"""

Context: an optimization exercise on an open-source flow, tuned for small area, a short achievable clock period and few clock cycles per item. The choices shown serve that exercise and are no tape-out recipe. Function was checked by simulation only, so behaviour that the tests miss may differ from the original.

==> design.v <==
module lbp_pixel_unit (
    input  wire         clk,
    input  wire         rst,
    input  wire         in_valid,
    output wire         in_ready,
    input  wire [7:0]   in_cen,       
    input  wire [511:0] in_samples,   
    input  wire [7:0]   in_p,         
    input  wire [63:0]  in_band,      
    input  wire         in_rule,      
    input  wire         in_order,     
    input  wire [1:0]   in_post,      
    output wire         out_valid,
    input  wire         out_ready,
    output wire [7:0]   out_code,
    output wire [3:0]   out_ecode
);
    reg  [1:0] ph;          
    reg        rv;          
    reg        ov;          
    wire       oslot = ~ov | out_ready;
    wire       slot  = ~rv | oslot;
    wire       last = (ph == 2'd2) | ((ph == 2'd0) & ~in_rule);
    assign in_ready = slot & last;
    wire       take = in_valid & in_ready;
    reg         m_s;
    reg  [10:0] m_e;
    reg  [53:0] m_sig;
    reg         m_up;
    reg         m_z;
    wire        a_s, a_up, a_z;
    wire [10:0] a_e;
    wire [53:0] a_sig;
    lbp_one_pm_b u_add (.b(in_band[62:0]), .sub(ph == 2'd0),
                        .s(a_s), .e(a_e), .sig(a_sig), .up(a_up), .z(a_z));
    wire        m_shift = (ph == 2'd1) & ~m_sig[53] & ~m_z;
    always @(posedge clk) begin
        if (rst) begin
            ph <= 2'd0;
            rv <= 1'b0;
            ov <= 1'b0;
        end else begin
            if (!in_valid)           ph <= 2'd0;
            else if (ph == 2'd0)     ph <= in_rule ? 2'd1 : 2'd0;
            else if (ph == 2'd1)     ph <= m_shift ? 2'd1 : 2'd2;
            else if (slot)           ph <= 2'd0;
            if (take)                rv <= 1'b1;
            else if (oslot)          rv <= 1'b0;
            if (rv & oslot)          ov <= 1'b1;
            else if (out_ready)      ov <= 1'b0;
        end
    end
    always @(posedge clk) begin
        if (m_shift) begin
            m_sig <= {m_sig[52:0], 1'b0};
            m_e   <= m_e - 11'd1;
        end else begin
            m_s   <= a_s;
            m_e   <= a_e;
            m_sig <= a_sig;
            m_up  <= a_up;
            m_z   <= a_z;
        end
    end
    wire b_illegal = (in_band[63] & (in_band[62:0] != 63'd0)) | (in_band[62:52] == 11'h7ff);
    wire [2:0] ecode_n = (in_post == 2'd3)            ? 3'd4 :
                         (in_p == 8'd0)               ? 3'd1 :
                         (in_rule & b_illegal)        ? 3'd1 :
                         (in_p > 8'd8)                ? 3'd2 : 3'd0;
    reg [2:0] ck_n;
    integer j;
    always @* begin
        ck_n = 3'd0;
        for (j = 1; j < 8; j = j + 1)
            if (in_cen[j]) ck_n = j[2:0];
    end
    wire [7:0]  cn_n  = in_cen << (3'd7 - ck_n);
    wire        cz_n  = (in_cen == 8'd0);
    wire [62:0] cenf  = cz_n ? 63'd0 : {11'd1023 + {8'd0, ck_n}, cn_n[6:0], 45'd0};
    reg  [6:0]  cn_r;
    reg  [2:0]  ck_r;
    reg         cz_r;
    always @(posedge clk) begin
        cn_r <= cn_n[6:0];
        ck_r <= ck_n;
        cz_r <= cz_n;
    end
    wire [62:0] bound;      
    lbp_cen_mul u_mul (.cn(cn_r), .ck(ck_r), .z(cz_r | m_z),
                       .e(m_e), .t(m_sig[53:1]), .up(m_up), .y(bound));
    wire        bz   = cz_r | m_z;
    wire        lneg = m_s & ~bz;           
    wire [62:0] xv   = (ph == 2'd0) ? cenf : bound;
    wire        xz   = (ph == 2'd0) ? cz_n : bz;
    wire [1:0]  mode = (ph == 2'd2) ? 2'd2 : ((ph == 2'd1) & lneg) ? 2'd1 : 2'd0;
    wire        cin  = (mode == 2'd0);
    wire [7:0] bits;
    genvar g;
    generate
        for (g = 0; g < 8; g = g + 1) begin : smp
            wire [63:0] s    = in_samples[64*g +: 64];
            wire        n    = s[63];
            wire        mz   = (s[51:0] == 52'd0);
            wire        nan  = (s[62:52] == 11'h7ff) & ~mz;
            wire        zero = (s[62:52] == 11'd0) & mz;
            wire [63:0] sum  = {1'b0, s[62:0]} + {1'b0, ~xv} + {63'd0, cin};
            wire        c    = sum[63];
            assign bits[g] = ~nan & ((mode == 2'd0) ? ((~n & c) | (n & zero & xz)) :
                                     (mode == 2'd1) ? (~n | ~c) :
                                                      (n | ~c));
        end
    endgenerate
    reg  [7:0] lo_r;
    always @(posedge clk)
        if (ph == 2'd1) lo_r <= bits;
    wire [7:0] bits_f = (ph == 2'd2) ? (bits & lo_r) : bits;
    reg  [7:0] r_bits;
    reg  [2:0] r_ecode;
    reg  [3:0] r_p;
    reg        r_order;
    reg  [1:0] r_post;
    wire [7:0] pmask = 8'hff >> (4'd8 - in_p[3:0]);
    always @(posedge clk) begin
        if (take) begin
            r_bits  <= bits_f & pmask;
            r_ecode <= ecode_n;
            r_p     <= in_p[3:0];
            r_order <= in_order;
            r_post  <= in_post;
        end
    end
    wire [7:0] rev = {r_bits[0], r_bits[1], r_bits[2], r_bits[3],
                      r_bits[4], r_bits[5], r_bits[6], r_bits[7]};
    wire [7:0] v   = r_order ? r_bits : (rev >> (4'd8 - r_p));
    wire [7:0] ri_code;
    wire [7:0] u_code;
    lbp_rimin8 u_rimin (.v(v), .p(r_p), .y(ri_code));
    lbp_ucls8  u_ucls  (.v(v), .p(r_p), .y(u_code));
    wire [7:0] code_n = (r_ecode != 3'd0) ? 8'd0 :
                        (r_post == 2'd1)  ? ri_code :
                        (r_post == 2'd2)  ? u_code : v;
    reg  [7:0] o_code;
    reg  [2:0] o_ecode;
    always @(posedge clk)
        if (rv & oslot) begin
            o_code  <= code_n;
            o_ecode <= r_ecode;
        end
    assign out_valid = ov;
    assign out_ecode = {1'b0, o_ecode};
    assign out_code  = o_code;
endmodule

"""
"""

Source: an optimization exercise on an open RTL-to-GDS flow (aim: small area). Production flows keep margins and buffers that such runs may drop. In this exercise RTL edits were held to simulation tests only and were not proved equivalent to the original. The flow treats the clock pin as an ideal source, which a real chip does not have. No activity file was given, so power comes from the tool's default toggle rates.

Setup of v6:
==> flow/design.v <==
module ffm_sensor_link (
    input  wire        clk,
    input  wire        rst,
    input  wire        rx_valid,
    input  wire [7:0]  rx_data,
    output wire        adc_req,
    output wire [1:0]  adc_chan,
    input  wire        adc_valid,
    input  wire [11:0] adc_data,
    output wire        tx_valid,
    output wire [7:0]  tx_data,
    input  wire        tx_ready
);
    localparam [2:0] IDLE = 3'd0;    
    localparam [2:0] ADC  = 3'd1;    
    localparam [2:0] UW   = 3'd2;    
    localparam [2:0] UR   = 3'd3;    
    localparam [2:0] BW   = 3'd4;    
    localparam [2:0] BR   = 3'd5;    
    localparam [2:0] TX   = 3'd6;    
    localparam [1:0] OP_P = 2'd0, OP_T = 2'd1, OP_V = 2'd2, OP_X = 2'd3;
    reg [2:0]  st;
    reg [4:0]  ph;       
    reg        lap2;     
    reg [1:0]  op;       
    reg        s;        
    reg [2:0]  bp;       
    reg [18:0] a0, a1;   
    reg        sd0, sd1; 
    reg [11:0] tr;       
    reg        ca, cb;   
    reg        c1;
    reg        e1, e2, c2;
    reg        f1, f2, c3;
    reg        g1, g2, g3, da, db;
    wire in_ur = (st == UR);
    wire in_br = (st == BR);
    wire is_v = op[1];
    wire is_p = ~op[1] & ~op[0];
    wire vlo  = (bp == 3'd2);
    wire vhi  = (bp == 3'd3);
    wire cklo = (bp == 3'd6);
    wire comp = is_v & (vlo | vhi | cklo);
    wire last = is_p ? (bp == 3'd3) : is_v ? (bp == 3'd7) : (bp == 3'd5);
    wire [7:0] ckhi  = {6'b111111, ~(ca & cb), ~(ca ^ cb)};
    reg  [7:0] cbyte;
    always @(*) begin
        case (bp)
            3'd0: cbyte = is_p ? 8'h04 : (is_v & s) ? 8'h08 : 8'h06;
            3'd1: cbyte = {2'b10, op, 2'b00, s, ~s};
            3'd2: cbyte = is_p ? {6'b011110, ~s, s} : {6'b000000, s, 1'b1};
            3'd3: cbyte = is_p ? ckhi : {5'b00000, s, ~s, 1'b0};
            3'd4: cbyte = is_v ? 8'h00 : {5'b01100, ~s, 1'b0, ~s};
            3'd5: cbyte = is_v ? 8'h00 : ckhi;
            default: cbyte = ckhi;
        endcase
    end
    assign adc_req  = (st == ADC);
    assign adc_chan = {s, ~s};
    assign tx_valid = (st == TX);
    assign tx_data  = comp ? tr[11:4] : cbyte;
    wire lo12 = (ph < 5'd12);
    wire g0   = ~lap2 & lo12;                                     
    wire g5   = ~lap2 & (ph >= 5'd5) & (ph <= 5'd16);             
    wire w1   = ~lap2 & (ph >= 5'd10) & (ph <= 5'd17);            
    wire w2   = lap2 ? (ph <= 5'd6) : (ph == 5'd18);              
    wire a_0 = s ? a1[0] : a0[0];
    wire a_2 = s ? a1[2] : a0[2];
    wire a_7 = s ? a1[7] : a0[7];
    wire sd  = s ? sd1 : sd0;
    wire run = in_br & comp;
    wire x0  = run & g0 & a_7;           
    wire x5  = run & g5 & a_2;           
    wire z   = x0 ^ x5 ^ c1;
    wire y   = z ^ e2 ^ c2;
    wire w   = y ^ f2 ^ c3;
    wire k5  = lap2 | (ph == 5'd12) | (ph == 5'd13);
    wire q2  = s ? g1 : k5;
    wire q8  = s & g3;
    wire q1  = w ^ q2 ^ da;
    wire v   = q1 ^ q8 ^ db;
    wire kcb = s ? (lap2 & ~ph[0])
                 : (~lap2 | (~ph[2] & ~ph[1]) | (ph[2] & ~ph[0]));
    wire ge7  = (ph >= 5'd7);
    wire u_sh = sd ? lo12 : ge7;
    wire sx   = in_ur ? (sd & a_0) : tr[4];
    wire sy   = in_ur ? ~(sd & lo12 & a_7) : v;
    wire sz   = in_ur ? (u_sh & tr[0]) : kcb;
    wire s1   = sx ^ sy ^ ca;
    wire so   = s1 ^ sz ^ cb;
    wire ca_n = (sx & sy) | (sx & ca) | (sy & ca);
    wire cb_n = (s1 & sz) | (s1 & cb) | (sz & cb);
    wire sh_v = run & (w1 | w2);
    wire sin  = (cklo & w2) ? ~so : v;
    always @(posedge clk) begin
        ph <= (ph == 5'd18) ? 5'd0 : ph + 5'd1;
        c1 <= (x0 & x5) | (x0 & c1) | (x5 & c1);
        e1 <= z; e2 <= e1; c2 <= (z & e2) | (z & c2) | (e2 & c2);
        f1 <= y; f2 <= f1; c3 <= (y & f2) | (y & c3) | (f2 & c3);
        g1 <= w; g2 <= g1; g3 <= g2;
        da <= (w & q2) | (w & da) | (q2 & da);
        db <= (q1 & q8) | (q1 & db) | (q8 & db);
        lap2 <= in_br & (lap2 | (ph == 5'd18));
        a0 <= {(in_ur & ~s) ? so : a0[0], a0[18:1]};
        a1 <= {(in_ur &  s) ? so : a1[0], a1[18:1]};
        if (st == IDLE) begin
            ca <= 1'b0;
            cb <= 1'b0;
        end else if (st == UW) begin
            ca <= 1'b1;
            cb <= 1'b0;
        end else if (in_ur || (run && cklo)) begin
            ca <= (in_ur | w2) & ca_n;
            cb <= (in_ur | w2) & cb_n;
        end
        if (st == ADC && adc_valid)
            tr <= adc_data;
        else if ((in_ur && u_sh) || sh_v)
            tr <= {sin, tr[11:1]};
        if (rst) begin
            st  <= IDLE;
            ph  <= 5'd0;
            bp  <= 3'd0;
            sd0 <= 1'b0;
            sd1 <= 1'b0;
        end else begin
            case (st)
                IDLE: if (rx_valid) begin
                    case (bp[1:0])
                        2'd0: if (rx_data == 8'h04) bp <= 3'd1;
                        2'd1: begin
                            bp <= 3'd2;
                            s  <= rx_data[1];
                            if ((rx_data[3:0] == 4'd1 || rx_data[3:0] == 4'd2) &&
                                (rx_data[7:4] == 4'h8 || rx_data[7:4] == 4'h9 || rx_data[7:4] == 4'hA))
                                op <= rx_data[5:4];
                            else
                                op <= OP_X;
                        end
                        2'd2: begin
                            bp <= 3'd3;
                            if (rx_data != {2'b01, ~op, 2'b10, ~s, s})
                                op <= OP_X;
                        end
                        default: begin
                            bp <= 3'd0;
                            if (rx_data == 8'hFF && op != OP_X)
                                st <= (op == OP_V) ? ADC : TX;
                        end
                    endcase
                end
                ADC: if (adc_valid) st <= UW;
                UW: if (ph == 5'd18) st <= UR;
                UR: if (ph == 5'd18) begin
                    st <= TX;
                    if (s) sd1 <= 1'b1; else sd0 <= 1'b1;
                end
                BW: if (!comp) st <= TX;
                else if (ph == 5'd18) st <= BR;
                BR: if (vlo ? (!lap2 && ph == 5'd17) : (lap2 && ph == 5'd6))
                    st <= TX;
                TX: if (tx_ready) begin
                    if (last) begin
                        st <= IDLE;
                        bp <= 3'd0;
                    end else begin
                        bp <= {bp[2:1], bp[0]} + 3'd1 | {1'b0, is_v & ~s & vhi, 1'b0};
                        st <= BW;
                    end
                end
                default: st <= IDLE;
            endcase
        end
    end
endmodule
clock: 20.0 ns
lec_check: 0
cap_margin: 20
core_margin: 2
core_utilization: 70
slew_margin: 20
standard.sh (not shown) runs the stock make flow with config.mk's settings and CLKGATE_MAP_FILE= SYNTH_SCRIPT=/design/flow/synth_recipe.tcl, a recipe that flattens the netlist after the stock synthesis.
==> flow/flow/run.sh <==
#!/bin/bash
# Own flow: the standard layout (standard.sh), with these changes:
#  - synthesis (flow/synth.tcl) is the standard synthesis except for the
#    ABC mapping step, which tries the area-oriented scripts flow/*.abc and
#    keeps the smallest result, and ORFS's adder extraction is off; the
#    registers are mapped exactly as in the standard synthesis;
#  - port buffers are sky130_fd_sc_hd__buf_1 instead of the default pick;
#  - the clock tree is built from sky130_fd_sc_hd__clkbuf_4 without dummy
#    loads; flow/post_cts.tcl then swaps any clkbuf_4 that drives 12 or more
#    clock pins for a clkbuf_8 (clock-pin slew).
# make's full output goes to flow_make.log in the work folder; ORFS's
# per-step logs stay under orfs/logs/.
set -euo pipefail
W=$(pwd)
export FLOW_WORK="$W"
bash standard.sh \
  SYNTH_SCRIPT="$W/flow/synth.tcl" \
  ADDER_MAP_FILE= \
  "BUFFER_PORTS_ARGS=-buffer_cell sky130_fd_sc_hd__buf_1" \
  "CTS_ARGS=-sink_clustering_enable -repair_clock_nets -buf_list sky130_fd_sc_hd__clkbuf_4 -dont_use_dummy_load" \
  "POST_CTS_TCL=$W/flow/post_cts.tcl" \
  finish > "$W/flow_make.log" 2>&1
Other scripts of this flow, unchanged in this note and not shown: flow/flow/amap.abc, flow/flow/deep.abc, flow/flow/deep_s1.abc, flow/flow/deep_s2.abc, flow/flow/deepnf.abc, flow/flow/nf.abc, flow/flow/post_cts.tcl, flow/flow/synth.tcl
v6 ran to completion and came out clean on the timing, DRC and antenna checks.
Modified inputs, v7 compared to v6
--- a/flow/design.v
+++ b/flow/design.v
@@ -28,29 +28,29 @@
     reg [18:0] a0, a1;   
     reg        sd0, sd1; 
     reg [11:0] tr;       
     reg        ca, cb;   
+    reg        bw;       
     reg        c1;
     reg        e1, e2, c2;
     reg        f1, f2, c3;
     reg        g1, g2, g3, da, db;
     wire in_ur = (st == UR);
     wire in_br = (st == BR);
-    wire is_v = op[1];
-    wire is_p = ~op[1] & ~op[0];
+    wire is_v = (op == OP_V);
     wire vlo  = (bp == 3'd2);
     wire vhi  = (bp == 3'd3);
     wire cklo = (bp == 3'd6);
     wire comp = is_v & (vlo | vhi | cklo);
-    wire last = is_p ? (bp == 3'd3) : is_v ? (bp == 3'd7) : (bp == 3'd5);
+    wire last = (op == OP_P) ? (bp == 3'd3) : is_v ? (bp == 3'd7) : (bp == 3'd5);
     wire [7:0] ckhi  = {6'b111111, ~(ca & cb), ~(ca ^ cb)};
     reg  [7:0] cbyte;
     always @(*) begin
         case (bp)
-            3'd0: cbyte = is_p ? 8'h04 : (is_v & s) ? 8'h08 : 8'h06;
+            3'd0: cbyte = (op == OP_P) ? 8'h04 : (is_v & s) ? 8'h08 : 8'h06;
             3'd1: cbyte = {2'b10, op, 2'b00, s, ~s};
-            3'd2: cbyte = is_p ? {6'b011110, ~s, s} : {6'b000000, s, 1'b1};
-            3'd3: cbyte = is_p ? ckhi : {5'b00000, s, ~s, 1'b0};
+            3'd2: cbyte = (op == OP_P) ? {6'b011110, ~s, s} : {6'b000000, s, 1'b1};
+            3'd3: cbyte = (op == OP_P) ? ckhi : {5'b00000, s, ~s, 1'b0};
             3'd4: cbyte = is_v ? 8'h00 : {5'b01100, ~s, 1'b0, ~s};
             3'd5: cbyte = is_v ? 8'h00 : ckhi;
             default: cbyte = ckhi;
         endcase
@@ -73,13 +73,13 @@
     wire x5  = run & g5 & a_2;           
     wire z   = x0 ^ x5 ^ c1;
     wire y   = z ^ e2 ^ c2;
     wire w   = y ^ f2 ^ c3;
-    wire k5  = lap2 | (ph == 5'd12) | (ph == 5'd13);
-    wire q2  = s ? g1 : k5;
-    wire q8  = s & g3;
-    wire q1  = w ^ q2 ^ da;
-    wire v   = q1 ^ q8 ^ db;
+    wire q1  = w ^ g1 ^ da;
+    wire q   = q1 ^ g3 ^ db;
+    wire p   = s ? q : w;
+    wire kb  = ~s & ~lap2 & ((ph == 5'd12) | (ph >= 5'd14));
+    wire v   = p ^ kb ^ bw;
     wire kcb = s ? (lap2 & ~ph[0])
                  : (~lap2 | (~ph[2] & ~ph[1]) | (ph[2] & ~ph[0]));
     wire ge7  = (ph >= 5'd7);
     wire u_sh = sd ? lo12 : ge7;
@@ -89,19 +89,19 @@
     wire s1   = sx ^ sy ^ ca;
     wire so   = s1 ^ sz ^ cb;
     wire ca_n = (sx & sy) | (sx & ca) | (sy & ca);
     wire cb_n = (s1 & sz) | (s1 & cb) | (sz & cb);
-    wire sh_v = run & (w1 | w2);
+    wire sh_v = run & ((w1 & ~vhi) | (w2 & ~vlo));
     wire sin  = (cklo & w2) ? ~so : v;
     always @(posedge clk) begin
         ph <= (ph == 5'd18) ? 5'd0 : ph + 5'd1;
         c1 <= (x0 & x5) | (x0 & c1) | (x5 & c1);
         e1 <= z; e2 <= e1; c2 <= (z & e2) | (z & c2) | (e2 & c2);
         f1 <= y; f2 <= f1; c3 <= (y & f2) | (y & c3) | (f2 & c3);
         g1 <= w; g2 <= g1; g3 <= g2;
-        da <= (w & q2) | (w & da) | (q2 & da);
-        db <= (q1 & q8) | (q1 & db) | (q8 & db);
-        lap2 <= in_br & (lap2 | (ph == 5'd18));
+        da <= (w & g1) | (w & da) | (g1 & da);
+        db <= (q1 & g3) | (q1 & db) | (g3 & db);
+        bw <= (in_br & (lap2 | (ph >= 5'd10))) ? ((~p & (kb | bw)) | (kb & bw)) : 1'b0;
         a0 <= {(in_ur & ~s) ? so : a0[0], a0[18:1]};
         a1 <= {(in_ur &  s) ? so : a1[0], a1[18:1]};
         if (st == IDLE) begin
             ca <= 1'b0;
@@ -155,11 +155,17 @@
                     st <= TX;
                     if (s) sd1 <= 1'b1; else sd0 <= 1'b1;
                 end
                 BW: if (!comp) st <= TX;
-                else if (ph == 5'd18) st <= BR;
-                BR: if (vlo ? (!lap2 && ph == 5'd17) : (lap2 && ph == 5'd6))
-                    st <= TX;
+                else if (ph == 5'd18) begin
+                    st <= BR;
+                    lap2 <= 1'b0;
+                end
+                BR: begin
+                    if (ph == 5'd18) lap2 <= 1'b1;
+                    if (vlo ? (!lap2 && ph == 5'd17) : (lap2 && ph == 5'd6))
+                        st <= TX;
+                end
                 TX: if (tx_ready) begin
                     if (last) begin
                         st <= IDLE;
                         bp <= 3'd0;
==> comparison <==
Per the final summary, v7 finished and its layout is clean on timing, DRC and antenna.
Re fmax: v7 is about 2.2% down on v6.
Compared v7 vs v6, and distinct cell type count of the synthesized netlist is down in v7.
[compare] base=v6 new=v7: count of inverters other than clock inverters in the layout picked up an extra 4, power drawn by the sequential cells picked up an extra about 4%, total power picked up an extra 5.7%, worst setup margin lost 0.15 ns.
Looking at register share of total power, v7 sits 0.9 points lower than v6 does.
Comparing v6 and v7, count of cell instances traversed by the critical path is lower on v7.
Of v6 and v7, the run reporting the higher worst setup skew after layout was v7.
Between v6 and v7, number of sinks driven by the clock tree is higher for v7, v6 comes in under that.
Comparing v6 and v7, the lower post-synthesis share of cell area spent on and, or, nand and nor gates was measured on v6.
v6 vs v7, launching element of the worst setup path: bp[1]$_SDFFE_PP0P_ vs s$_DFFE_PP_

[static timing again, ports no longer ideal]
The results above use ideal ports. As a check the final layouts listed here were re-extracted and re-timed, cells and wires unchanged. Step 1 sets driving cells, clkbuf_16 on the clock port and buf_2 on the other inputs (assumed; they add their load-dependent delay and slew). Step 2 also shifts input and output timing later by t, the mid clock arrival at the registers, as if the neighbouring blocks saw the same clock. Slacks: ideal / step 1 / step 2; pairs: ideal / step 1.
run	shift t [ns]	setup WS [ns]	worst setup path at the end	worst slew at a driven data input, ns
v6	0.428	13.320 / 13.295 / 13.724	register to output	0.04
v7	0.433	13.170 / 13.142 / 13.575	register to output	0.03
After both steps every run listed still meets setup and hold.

"""

> What you should do
Report all lines in the records that include the string "bound".

> The completed task
    wire [62:0] bound;      
                       .e(m_e), .t(m_sig[53:1]), .up(m_up), .y(bound));
    wire [62:0] xv   = (ph == 2'd0) ? cenf : bound;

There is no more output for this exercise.